I was fearful at the hospital when they told me the percentage I had getting through the op, but then I did and the surgeon was taken back by the recovery after and how well I did!

I was feeling very fortunate, but just felt so different and lost a little that it created severe anxiety, and the couple of people that knew just couldn't understand the changes, people just expect you to push it to the side and carry on like it didn't happen.

I have been too scared to venture out the house for 3 months, I wasn't allowed to drive until I got clearance from the surgeon and the massive scare from the middle of my forehead to the left ear needed time to heal, and for my hair to grow back, to at least cover the scare.

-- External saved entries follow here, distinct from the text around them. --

### design.v
module calculator(
	input newkey,
	input [4:0] keycode,
	input clk,
	input rst,
	output reg [19:0] x,
	output reg led							 
	);
	localparam PLUS = 1'd0;					 
	localparam TIMES = 1'd1;				 
	localparam CLEAR20 = 20'd0;				 
	localparam CLEAR2 = 2'd0;				 
	localparam CLEAR1 = 1'd0;				 
	reg [19:0] y;
	reg op;
	reg [19:0] nextX;
	reg [19:0] nextY;
	reg nextOp;
	reg nextLED;
	reg [2:0] select;
	wire [19:0] sum;
	wire [19:0] product;
	wire [19:0] result;
	wire [19:0] ovp;						 
	wire ovs;								 
	always @ (posedge clk)
		begin
			if (rst)
				begin
					x <= CLEAR20;
					y <= CLEAR20;
					op <= CLEAR1;
					led <= CLEAR1;
				end
			else
				begin
					x <= nextX;
					y <= nextY;
					op <= nextOp;
					led <= nextLED;
				end
		end
  always @ (select, x, y, op, led, result, ovp, ovs, keycode)
		case(select)
			3'd0:						 
				begin
              		nextX = x;
					nextY = y;
					nextOp = op;
					nextLED = led;
				end
			3'd1:						 
				begin
              		nextX = CLEAR20;
					nextY = x;
					nextOp = PLUS;
					nextLED = CLEAR1;
				end
			3'd2:						 
				begin
              		nextX = CLEAR20;
					nextY = x;
					nextOp = TIMES;
					nextLED = CLEAR1;
				end
			3'd3:						 
				begin
              		nextX = result;
					nextY = y;
					nextOp = op;
					nextLED = op ? (ovp != 0) : ovs;
				end	
			3'd4:						 
				begin
              		nextX = CLEAR20;
					nextY = CLEAR20;
					nextOp = CLEAR1;				 
					nextLED = CLEAR1;
				end
			3'd7:						 
				begin
              		nextX = {x[15:0],keycode[3:0]};	 
					nextY = y;
					nextOp = op;
					nextLED = CLEAR1;
				end
			default:					 
				begin
              		nextX = x;
					nextY = y;
					nextOp = op;
					nextLED = led;
				end
		endcase
	always @ (newkey, keycode)
		begin
			if(!newkey)	select <= 3'd0;				 
			else if(keycode[4]) select <= 3'd7;		 
			else select <= keycode[2:0];			 
		end
	assign result = op ? product : sum;				 
	assign {ovp, product} = x * y;					 
	assign {ovs, sum} = x + y;						 
endmodule	
### run.sh
#!/bin/bash
# the make line also repeats each setting of config.mk as NAME=value (left out here)
make -C /OpenROAD-flow-scripts/flow DESIGN_CONFIG=/design/flow/config.mk WORK_HOME=/design/flow/orfs CLKGATE_MAP_FILE= finish
### config.mk
export PLATFORM = sky130hd
export DESIGN_NAME = calculator
export DESIGN_NICKNAME = calculator
export VERILOG_FILES = /design/flow/design.v
export SDC_FILE = /design/flow/constraint.sdc
export NUM_CORES = 4
export LEC_CHECK = 0
export ABC_AREA = 1
export CAP_MARGIN = 20
export CORE_MARGIN = 2
export CORE_UTILIZATION = 72
export CTS_CLUSTER_DIAMETER = 371
export CTS_CLUSTER_SIZE = 100
export PLACE_DENSITY = 0.41
export SLEW_MARGIN = 20
### constraint.sdc
create_clock -name core_clock -period 9.39 [get_ports {clk}]
set_input_delay 1.8780 -clock core_clock [delete_from_list [all_inputs] [get_ports {clk}]]
set_output_delay 1.8780 -clock core_clock [all_outputs]
set_load 0.01 [all_outputs]
==> summary.txt, run 1 <==
DR vias -> 15688
Max clock buf depth -> 2
Hold EP -> led
Top cells by area -> fa_1, nand2_1, inv_1
Int Pwr -> 523 uW
Setup Skew -> 8.82 ps
TritonRoute pass-1 iters -> 6
Slew headroom -> 0.208
number of I/O pins -> 29
HP Class -> reg -> reg
R2R Path Start -> x[12]
Flop pwr share -> 0.254
heaviest power group -> combinational cells
clock buffer count from CTS -> 5
syn avg cell area -> 7.02 um^2
Async S/R FF share, synth -> 0
vias per inst -> 5.70
hold path startpoint -> led
cell total in the yosys stat output -> 2472
WHS Path Cells -> 2
Final WS setup -> 2220 ps
run status -> complete, no violations
Log Warnings -> 28
top cells by count -> nand2_1, inv_1, fa_1
Psw -> 569 uW
crit path from -> x[12]
DR WL/cell -> 18.6 um
yosys adder share -> 0.493
Mapped Nets -> 2971
P_comb -> 629 uW
dominant register cell -> dfxtp_1
XOR-XNOR Cells, Area Fraction -> 0.0111
Syn Std Cell Area -> 0.0173 mm^2
die width -> 159 um
CP endpoint -> led
YS warnings -> 1
Sw Share -> 0.521
max-cap violations -> 0
Setup crit end kind -> flop
Distinct cells, synth -> 49
critical path's top delay family -> adder cells
power per cell area -> 60.9 mW/mm^2
internal reg-to-reg setup slack -> 2220 ps
CTS tree -> built
Root Driver -> clkbuf_16
hold_buf cts -> 0
clk pwr -> 186 uW
Final Hold Viols -> 0
flops out of synthesis -> 42
leakage power -> 10.4 nW
data required time of the worst path -> 9560 ps
Gate Area -> 0.0135 mm^2
htree depth -> 2
Compound-Gate Fraction of Synth Area -> 0.0534
Post-synth EDFFs -> 0
vias in the first global route -> 16221
worst slack, placed -> 2220 ps
Setup CP Type -> reg -> reg
Worst-Margin Slew -> 1190 ps
std cell rows -> 56
# fillers -> 1740
first-pass GRT wire length -> 82500 um
Most common cell on crit path -> nand2_1
Top non-seq family -> adder cells
Remaining DRCs -> 0
crit share post-route -> 0.764
initial antenna violation count -> 0
fp_density -> 0.737
yosys stat area -> 0.0173 mm^2
CP peak stage delay -> 1090 ps
biggest area consumer among synthesized cells -> fa_1
DRT iter0 DRCs -> 1635
Startpoint Class -> flop
core area -> 0.0235 mm^2
FF-to-FF End -> led
postcts setup bufs -> 0
fmax -> 0.139 GHz
slowest CP cell -> dfxtp_1
Final Net Count -> 2930
CP arrival -> 7340 ps
drt total wl -> 51100 um
min cycle time layout -> 7170 ps
post-route ant nets -> 0
largest net degree at the start of global routing -> 26
chip height -> 159 um
DIE AREA -> 0.0253 mm^2
Seq. pwr -> 277 uW
post_cts resized -> 0
top cell type by instance count after synthesis -> nand2_1
dpl hpwl -> 41400 um
Mapped Cells -> 2472
peak supply drop -> 67.6 uV
clock latency (worst-skew pair) -> 300 ps
Overall Global Routing Usage -> 0.416
placer congestion estimate -> 0.996
setup_tns -> 0 ps
grt ovf -> 0
Inserted Diodes -> 0
Setup Viol. Count Final -> 0
Reg area -> 842 um^2
Clock Sinks -> 42
number of max-slew violations in the final report -> 0
Levels on crit path -> 30
Layout area overhead -> 3.46%
RSZ-0062 raised after global routing -> false
Critical path buffers and inverters -> 7
Max FO, Critical Path -> 24
reg2reg path depth -> 30
combinational fraction of design power -> 0.576
Seq share, synth -> 0.0485
Clock power frac -> 0.170
Largest type area fraction -> 0.371
clock transition at the registers of the reported paths -> 70 ps
Mux area share -> 0
Simple Share, Synth -> 0.224
number of buffers added on ports -> 28
-- routing by layer --
metal	vias to the layer above	GRT usage	share of wire
met4	0	0.229	0.067
li1	7064	-	-
met2	1061	0.681	0.46
met5	-	0	0
met3	257	0.0802	0.11
met1	7306	0.524	0.36
-- layout make-up --
type,count,area share
multi-input cells,1650,0.755
inverters,683,0.143
flip-flops and latches,42,0.0469
repair buffers,49,0.0244
well taps,319,0.0222
clock buffers,5,0.00697
clock inverters,3,0.00119
-- metrics by stage --
stage	area [um^2]	hold WS (ps)	power, mW	util	std cells
global placement	17800	472	0.866	0.756	2743
floorplan	17300	487	0.660	-	2472
CTS	17900	487	1.07	0.762	2751
global route	17900	522	1.15	0.762	2751
detailed placement	17800	477	0.884	0.756	2743
finish	17900	493	1.09	0.762	2751
==> inputs of run 2 (changes only) <==
PLACE_DENSITY = 0.83   (was 0.41)
clock period = 9.24 ns   (was 9.39 ns; I/O delays follow)
==> run 2 against run 1 <==
Critical path type unchanged. Via count fell by 0.69%. Clock skew grew 4.9 ps. Highest routed layer unchanged. Routed wire length down 0.73%. Fmax down 0.76%. Largest power group unchanged. Count of clock-buffer cells in the layout stayed put.
==> summary.txt, run 2 <==
heaviest power group -> combinational cells
flops out of synthesis -> 42
yosys adder share -> 0.493
Reg area -> 842 um^2
yosys stat area -> 0.0173 mm^2
post_cts resized -> 0
clk pwr -> 247 uW
combinational fraction of design power -> 0.551
final instance area -> 0.0180 mm^2
Mapped Nets -> 2971
Int Pwr -> 587 uW
Setup Skew -> 13.7 ps
Levels on crit path -> 30
Mapped Cells -> 2472
Async S/R FF share, synth -> 0
peak supply drop -> 88.4 uV
die width -> 159 um
first-pass GRT wire length -> 83000 um
RSZ-0062 raised after global routing -> false
Root Driver -> clkbuf_16
dpl cell area -> 0.0178 mm^2
dominant register cell -> dfxtp_1
Setup CP Type -> reg -> reg
CTS tree -> built
WHS Path Cells -> 2
critical path's top delay family -> adder cells
Top non-seq family -> adder cells
Gate Area -> 0.0135 mm^2
HP Class -> reg -> reg
Setup Viol. Count Final -> 0
GR Util met1 -> 0.536
dpl hpwl -> 41300 um
P_comb -> 645 uW
Log Warnings -> 26
Setup crit end kind -> flop
core area -> 0.0235 mm^2
crit path from -> x[9]
number of buffers added on ports -> 28
Psw -> 582 uW
number of max-slew violations in the final report -> 0
DRT iter0 DRCs -> 1555
top cells by count -> nand2_1, inv_1, fa_1
post-route ant nets -> 0
placer congestion estimate -> 1.00
drt total wl -> 50700 um
Seq share, synth -> 0.0485
DR WL/cell -> 18.4 um
clock latency (worst-skew pair) -> 300 ps
syn avg cell area -> 7.02 um^2
clock buffer count from CTS -> 5
CP endpoint -> led
data required time of the worst path -> 9400 ps
std cell rows -> 56
Final Hold Viols -> 0
biggest area consumer among synthesized cells -> fa_1
clock transition at the registers of the reported paths -> 80 ps
R2R Path Start -> x[9]
Distinct cells, synth -> 49
largest net degree at the start of global routing -> 26
Critical path buffers and inverters -> 7
top cell type by instance count after synthesis -> nand2_1
Mux area share -> 0
YS warnings -> 1
Flop pwr share -> 0.237
crit share post-route -> 0.782
grt ovf -> 0
chip height -> 159 um
hold_buf cts -> 0
cell total in the yosys stat output -> 2472
Startpoint Class -> flop
postcts setup bufs -> 0
Top cells by area -> fa_1, nand2_1, inv_1
DIE AREA -> 0.0253 mm^2
Largest type area fraction -> 0.371
Max FO, Critical Path -> 24
TritonRoute pass-1 iters -> 6
Overall Global Routing Usage -> 0.416
Clock power frac -> 0.211
CP arrival -> 7390 ps
slowest CP cell -> dfxtp_1
internal reg-to-reg setup slack -> 2010 ps
Slew headroom -> 0.208
Simple Share, Synth -> 0.224
Sw Share -> 0.498
max-cap violations -> 0
Post-synth EDFFs -> 0
GR Util met3 -> 0.0701
# fillers -> 1793
Worst-Margin Slew -> 1190 ps
vias per inst -> 5.65
Syn Std Cell Area -> 0.0173 mm^2
Remaining DRCs -> 0
FF-to-FF End -> led
Compound-Gate Fraction of Synth Area -> 0.0534
fmax -> 0.138 GHz
Max clock buf depth -> 2
fp_density -> 0.737
Seq. pwr -> 278 uW
met2 usage -> 0.695
initial antenna violation count -> 0
min cycle time layout -> 7230 ps
Final Net Count -> 2935
power per cell area -> 64.9 mW/mm^2
hold path startpoint -> led
Inserted Diodes -> 0
setup_tns -> 0 ps
reg2reg path depth -> 30
CP peak stage delay -> 1120 ps
vias in the first global route -> 16133
run status -> complete, no violations
GRT Max-Usage Layer -> met2
leakage power -> 10.4 nW
XOR-XNOR Cells, Area Fraction -> 0.0111
DR vias -> 15579
number of I/O pins -> 29
Clock Sinks -> 42
Most common cell on crit path -> nand2_1
htree depth -> 2
Hold EP -> led
Layout area overhead -> 3.95%
## run 2: through the flow
step	power [mW]	worst slack [ps]	cells	hold slack (ps)	util
floorplan	0.671	3250	2472	487	-
global placement	0.883	2230	2748	496	0.757
detailed placement	0.900	2130	2748	483	0.757
CTS	1.15	2090	2756	493	0.766
global route	1.24	1760	2756	529	0.766
finish	1.17	2010	2756	491	0.766
## run 2: layout make-up
type	count	area share
flip-flops and latches	42	0.0467
repair buffers	54	0.0264
clock buffers	5	0.00694
well taps	319	0.0221
inverters	683	0.142
multi-input cells	1650	0.752
clock inverters	3	0.00382
## run 2: layer usage
| metal | vias up | wire length, um | share of wire |
|---|---|---|---|
| met2 | 924 | 23800 | 0.47 |
| li1 | 7076 | - | - |
| met1 | 7373 | 18600 | 0.37 |
| met4 | 0 | 2710 | 0.053 |
| met3 | 206 | 5570 | 0.11 |
| met5 | - | 0 | 0 |
==> inputs of run 3 (changes only) <==
ABC_AREA = unset   (was 1)
CORE_ASPECT_RATIO = 1.42   (was unset)
CORE_MARGIN = 6   (was 2)
CORE_UTILIZATION = 45   (was 72)
CTS_CLUSTER_DIAMETER = 333   (was 371)
CTS_CLUSTER_SIZE = unset   (was 100)
GPL_ROUTABILITY_DRIVEN = 1   (was unset)
HOLD_SLACK_MARGIN = 0.12   (was unset)
MAX_ROUTING_LAYER = met5   (was unset)
MIN_ROUTING_LAYER = met1   (was unset)
PLACE_DENSITY = unset   (was 0.83)
SETUP_SLACK_MARGIN = 3.13   (was unset)
SLEW_MARGIN = 15   (was 20)
TNS_END_PERCENT = 95   (was unset)
clock period = 13.3 ns   (was 9.24 ns; I/O delays follow)
==> run 3 against run 2 <==
Still clean on timing, DRC and antenna. Clock skew decreased by 3.6 ps. Sequential share of layout area grew 0.22 points. Clock power decreased by about 50%. Register-to-register slack gained 3500 ps. Synthesized area is 5.8% lower. Sequential cell count unchanged. First-iteration DRC count decreased by 49%. Sequential power fell by 41%. Power down 42%. Count of clock-buffer cells in the layout rose by 1. Global-route usage fell by 17 points. Largest cell class unchanged.
==> summary.txt, run 3 <==
run status -> complete, no violations
post_cts resized -> 0
internal reg-to-reg setup slack -> 5530 ps
CP arrival -> 7940 ps
postcts setup bufs -> 0
reg2reg path depth -> 22
Setup crit end kind -> flop
drt total wl -> 49700 um
Simple Share, Synth -> 0.181
number of I/O pins -> 29
heaviest power group -> combinational cells
cell total in the yosys stat output -> 1871
Largest type area fraction -> 0.393
dominant register cell -> dfxtp_1
Int Pwr -> 349 uW
leakage power -> 7.81 nW
CP endpoint -> led
hold path startpoint -> x[1]
Final Net Count -> 2329
XOR-XNOR Cells, Area Fraction -> 0.0209
DRT iter0 DRCs -> 789
Sw Share -> 0.483
Layout area overhead -> 5.09%
Root Driver -> clkbuf_16
vias in the first global route -> 14252
power per cell area -> 39.2 mW/mm^2
chip height -> 239 um
dpl hpwl -> 40200 um
HP Class -> reg -> reg
WHS Path Cells -> 2
syn avg cell area -> 8.74 um^2
Setup CP Type -> reg -> reg
Setup Skew -> 10.1 ps
Psw -> 325 uW
fp_density -> 0.460
die width -> 172 um
Slew headroom -> 0.307
Max FO, Critical Path -> 21
Distinct cells, synth -> 81
clk pwr -> 124 uW
Clock power frac -> 0.183
top cells by count -> inv_1, fa_1, nand2_1
crit-path cells -> nand2_1, fa_1, inv_1, fa_1, inv_1, fa_1, inv_1, fa_1, fa_1, fa_1, inv_1, fa_1, inv_1, ha_1, a21oi_1, o21ai_0, a2111o_1, a31oi_2, xnor2_1, or4_4, nor4_2, a21oi_1
Critical path buffers and inverters -> 5
DR vias -> 13096
clock buffer count from CTS -> 5
largest net degree at the start of global routing -> 35
core area -> 0.0355 mm^2
yosys adder share -> 0.523
number of buffers added on ports -> 28
Final WS setup -> 5530 ps
Overall Global Routing Usage -> 0.248
vias per inst -> 5.71
data required time of the worst path -> 13460 ps
Most common cell on crit path -> fa_1
YS warnings -> 1
R2R Path Start -> y[2]
Remaining DRCs -> 0
P_comb -> 386 uW
DIE AREA -> 0.0411 mm^2
slowest CP cell -> dfxtp_1
worst slack, placed -> 5570 ps
critical path's top delay family -> adder cells
initial antenna violation count -> 0
fmax -> 0.129 GHz
setup_tns -> 0 ps
Top cells by area -> fa_1, ha_1, and2_1
hold_buf cts -> 0
Mux area share -> 0.00628
top cell type by instance count after synthesis -> inv_1
Startpoint Class -> flop
flops out of synthesis -> 42
DR WL/cell -> 21.7 um
TritonRoute pass-1 iters -> 5
Seq. pwr -> 164 uW
number of max-slew violations in the final report -> 0
crit path from -> y[2]
Mapped Nets -> 2370
Compound-Gate Fraction of Synth Area -> 0.115
CTS tree -> built
Async S/R FF share, synth -> 0
Seq share, synth -> 0.0514
post-route ant nets -> 0
FF-to-FF End -> led
htree depth -> 2
max-cap violations -> 0
placer congestion estimate -> 0.936
Syn Std Cell Area -> 0.0163 mm^2
Max clock buf depth -> 2
Setup Viol. Count Final -> 0
Clock Sinks -> 42
grt ovf -> 0
Worst-Margin Slew -> 1040 ps
Post-synth EDFFs -> 0
peak supply drop -> 47.2 uV
crit share post-route -> 0.585
combinational fraction of design power -> 0.573
Mapped Cells -> 1871
Final Power -> 674 uW
clock transition at the registers of the reported paths -> 60 ps
first-pass GRT wire length -> 79000 um
CP peak stage delay -> 930 ps
biggest area consumer among synthesized cells -> fa_1
Top non-seq family -> adder cells
Log Warnings -> 26
Flop pwr share -> 0.243
Inserted Diodes -> 0
Levels on crit path -> 22
RSZ-0062 raised after global routing -> false
min cycle time layout -> 7770 ps
yosys stat area -> 0.0163 mm^2
Hold EP -> x[1]
std cell rows -> 82
Final Hold Viols -> 0
clock latency (worst-skew pair) -> 290 ps
[run 3: area by class of cell]
cell class	count	area (um^2)
inverter	326	1220
multi-input combinational	1391	13800
sequential	42	841
fill	3523	18300
clock inverter	2	13.8
clock buffer	6	129
tap	462	578
timing repair buffer	64	551
[run 3: per-layer routing]
metal / track usage / part of all wire
met1: 0.278 / 0.36
met2: 0.458 / 0.54
met3: 0.0137 / 0.037
met4: 0.140 / 0.067
met5: 0 / 0
[run 3: metrics by stage]
stage | instances | hold WS [ps] | cell area (um^2) | utilization
floorplan | 1871 | 535 | 16300 | -
global placement | 2285 | 537 | 17000 | 0.480
detailed placement | 2285 | 544 | 17000 | 0.480
CTS | 2293 | 559 | 17200 | 0.484
global route | 2293 | 607 | 17200 | 0.484
finish | 2293 | 561 | 17200 | 0.484
==> inputs of run 4 (changes only) <==
CELL_PAD_IN_SITES_GLOBAL_PLACEMENT = 1   (was unset)
CORE_ASPECT_RATIO = unset   (was 1.42)
CORE_MARGIN = 2   (was 6)
CORE_UTILIZATION = 40   (was 45)
CTS_CLUSTER_DIAMETER = unset   (was 333)
GPL_ROUTABILITY_DRIVEN = unset   (was 1)
HOLD_SLACK_MARGIN = unset   (was 0.12)
MAX_ROUTING_LAYER = unset   (was met5)
MIN_ROUTING_LAYER = unset   (was met1)
SETUP_SLACK_MARGIN = unset   (was 3.13)
SLEW_MARGIN = 20   (was 15)
TNS_END_PERCENT = unset   (was 95)
clock period = 10.3 ns   (was 13.3 ns; I/O delays follow)
==> run 4 against run 3 <==
Sequential power up 34%. Core utilization down 5.8 points. Sequential cell count unchanged. Critical path depth up 1. Sequential share of layout area about the same. Synthesized cell count unchanged. Via count down 2.1%. Hold slack worse by 61 ps. Worst setup slack worse by 3100 ps. Critical path type unchanged.
==> summary.txt, run 4 <==
run status -> complete, no violations
Compound-Gate Fraction of Synth Area -> 0.115
slowest CP cell -> dfxtp_1
Clock power frac -> 0.203
number of I/O pins -> 29
wl on met1 -> 23200 um
heaviest power group -> combinational cells
Startpoint Class -> flop
Mux area share -> 0.00628
clk pwr -> 182 uW
RSZ-0062 raised after global routing -> false
leakage power -> 7.81 nW
dpl hpwl -> 41600 um
Reg area -> 843 um^2
Hold EP -> x[0]
Setup Viol. Count Final -> 0
# fillers -> 4152
largest net degree at the start of global routing -> 35
top cells by count -> inv_1, fa_1, nand2_1
yosys stat area -> 0.0163 mm^2
hold path startpoint -> x[0]
dominant register cell -> dfxtp_1
cell total in the yosys stat output -> 1871
fmax -> 0.126 GHz
grt ovf -> 0
TritonRoute pass-1 iters -> 6
Mapped Cells -> 1871
Setup Skew -> 19.1 ps
setup_tns -> 0 ps
crit-path cells -> buf_4, ha_1, fa_1, inv_1, fa_1, fa_1, inv_1, fa_1, fa_1, fa_1, inv_1, fa_1, inv_1, ha_1, nand3_1, or4b_1, and3b_1, a21oi_1, mux2i_1, a211oi_1, or4_4, nor4_2, a21oi_1
Post-synth EDFFs -> 0
met3 WL -> 2260 um
YS warnings -> 1
Sw Share -> 0.497
DIE AREA -> 0.0425 mm^2
first-pass GRT wire length -> 83300 um
biggest area consumer among synthesized cells -> fa_1
Gate Area -> 0.0138 mm^2
hold_buf cts -> 0
CP endpoint -> led
reg2reg path depth -> 23
number of buffers added on ports -> 28
Final Power -> 899 uW
std cell rows -> 74
Mapped Nets -> 2370
Seq share, synth -> 0.0514
Log Warnings -> 26
CTS tree -> built
crit share post-route -> 0.769
core area -> 0.0406 mm^2
postcts setup bufs -> 0
R2R Path Start -> x[7]
highest routed layer -> met4
vias per inst -> 5.43
Distinct cells, synth -> 81
Top non-seq family -> adder cells
Flop pwr share -> 0.245
max-cap violations -> 0
post-route ant nets -> 0
Most common cell on crit path -> fa_1
Root Driver -> clkbuf_16
Worst-Margin Slew -> 1090 ps
Setup CP Type -> reg -> reg
P_comb -> 497 uW
data required time of the worst path -> 10510 ps
placer congestion estimate -> 0.853
Layout area overhead -> 5.68%
Slew headroom -> 0.272
Async S/R FF share, synth -> 0
WHS Path Cells -> 2
die width -> 206 um
syn avg cell area -> 8.74 um^2
HP Class -> reg -> reg
CP arrival -> 8120 ps
Final Hold Viols -> 0
DR vias -> 12821
Max FO, Critical Path -> 13
DRT iter0 DRCs -> 828
Critical path buffers and inverters -> 5
fp_density -> 0.403
Seq. pwr -> 220 uW
Max clock buf depth -> 2
met2 WL -> 25600 um
number of max-slew violations in the final report -> 0
min cycle time layout -> 7920 ps
Psw -> 446 uW
critical path's top delay family -> adder cells
Largest type area fraction -> 0.393
Top cells by area -> fa_1, ha_1, and2_1
Syn Std Cell Area -> 0.0163 mm^2
DR WL/cell -> 22.3 um
post_cts resized -> 0
Setup crit end kind -> flop
htree depth -> 2
Clock Sinks -> 42
top cell type by instance count after synthesis -> inv_1
clock latency (worst-skew pair) -> 310 ps
vias in the first global route -> 13899
yosys adder share -> 0.523
Simple Share, Synth -> 0.181
drt total wl -> 52800 um
internal reg-to-reg setup slack -> 2380 ps
combinational fraction of design power -> 0.552
crit path from -> x[7]
FF-to-FF End -> led
Remaining DRCs -> 0
flops out of synthesis -> 42
Final Net Count -> 2328
Int Pwr -> 453 uW
CP peak stage delay -> 860 ps
XOR-XNOR Cells, Area Fraction -> 0.0209
Inserted Diodes -> 0
chip height -> 206 um
peak supply drop -> 57.6 uV
clock transition at the registers of the reported paths -> 90 ps
Levels on crit path -> 23
initial antenna violation count -> 0
power per cell area -> 52.1 mW/mm^2
clock buffer count from CTS -> 5
Overall Global Routing Usage -> 0.263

I don't speak of it anymore to anyone, I am now just trying to improve how I look after myself.

I am so sorry to hear about what happened to you, I could not imagine what it has been like for you. I truly hope that your had understanding people around you, and that you still do!

There are so many of us dealing with certain situations, and this site helps so many to know they are not alone.

And I hope that I can be there for others also on here

Thankyou to you and Juliet for your support and encouragement it made me cry, but in a good way!

take care and stay safe

Hello Lisa, thank you for your reply and honestly feel so sorry for you.

People tend to forget about what's happened and believe that now everything is back to normal, they don't take into account that the damage you've had remains with you for life and for me, I developed epilepsy (the worst type) under control by medication thank goodness, but it has changed my life, as it, unfortunately, may happen with you, although I'm not a doctor to say.

My heart goes out to you.

Geoff.

Juliet_84
Valued Contributor
Valued Contributor

Oh huggy bear,

That’s such a good name for you as all I want to do is give you a big hug and say “I’m so sorry that you went through that”. It’s hard when other people act like “aren’t you over it by now” when something so significant and nearly life-ending happened to you. And to get through the recovery and the constant reminder of the scars there at the time. What I’ve learned is that some people won’t be there for you during those times, those are the same people who will turn up on your doorstep when their world is falling apart. It’s true that you only find out who your true friends are during times like these. I now remove those people from my life, everyone is going through their own journey in life and not everyone deserves to be in yours and if they’re not your champion then they are just taking up space! You have thankfully survived this serious event unscathed physically but are now understandably dealing with the emotional fallout. You may not feel ready at the moment but would you consider maybe seeing a psychologist in the future and talking through how you feel? It can be so incredibly cathartic to have someone listen to you and validate your experience and help you with ways that you can move past it? That being said, it’s also expected that you will have anxiety after something so traumatic and scary. Things are still quite fresh for you right now so the more space between you and the event, the more you will relax over time. And please also try and take some positives from the experience. For me I found that it had given me a newfound appreciation for life. I have had a chronic health condition since when I was young and I used to live in fear that something bad would happen to me, and suffered from depression and questioned whether I wanted to be here. But during my stroke, I found myself bargaining to let me just have 10 more years, let me see Paris etc. and so when I recovered, I booked my trip to Paris 🙂 I’ve since also seen Greece and plan to see more of the world. I’ve started to hope that I may live longer than 10 more years, and it’s given me a newfound zest for life. I think it’s made me realize that we’re all on borrowed time, none of us gets out of this alive, so I can sit around feeling depressed about my situation or I can try and change it. I still have my bad days and some days I don’t want to get out of bed, and that’s ok too. But I try and pick myself up the next day and start again - every day is a new day.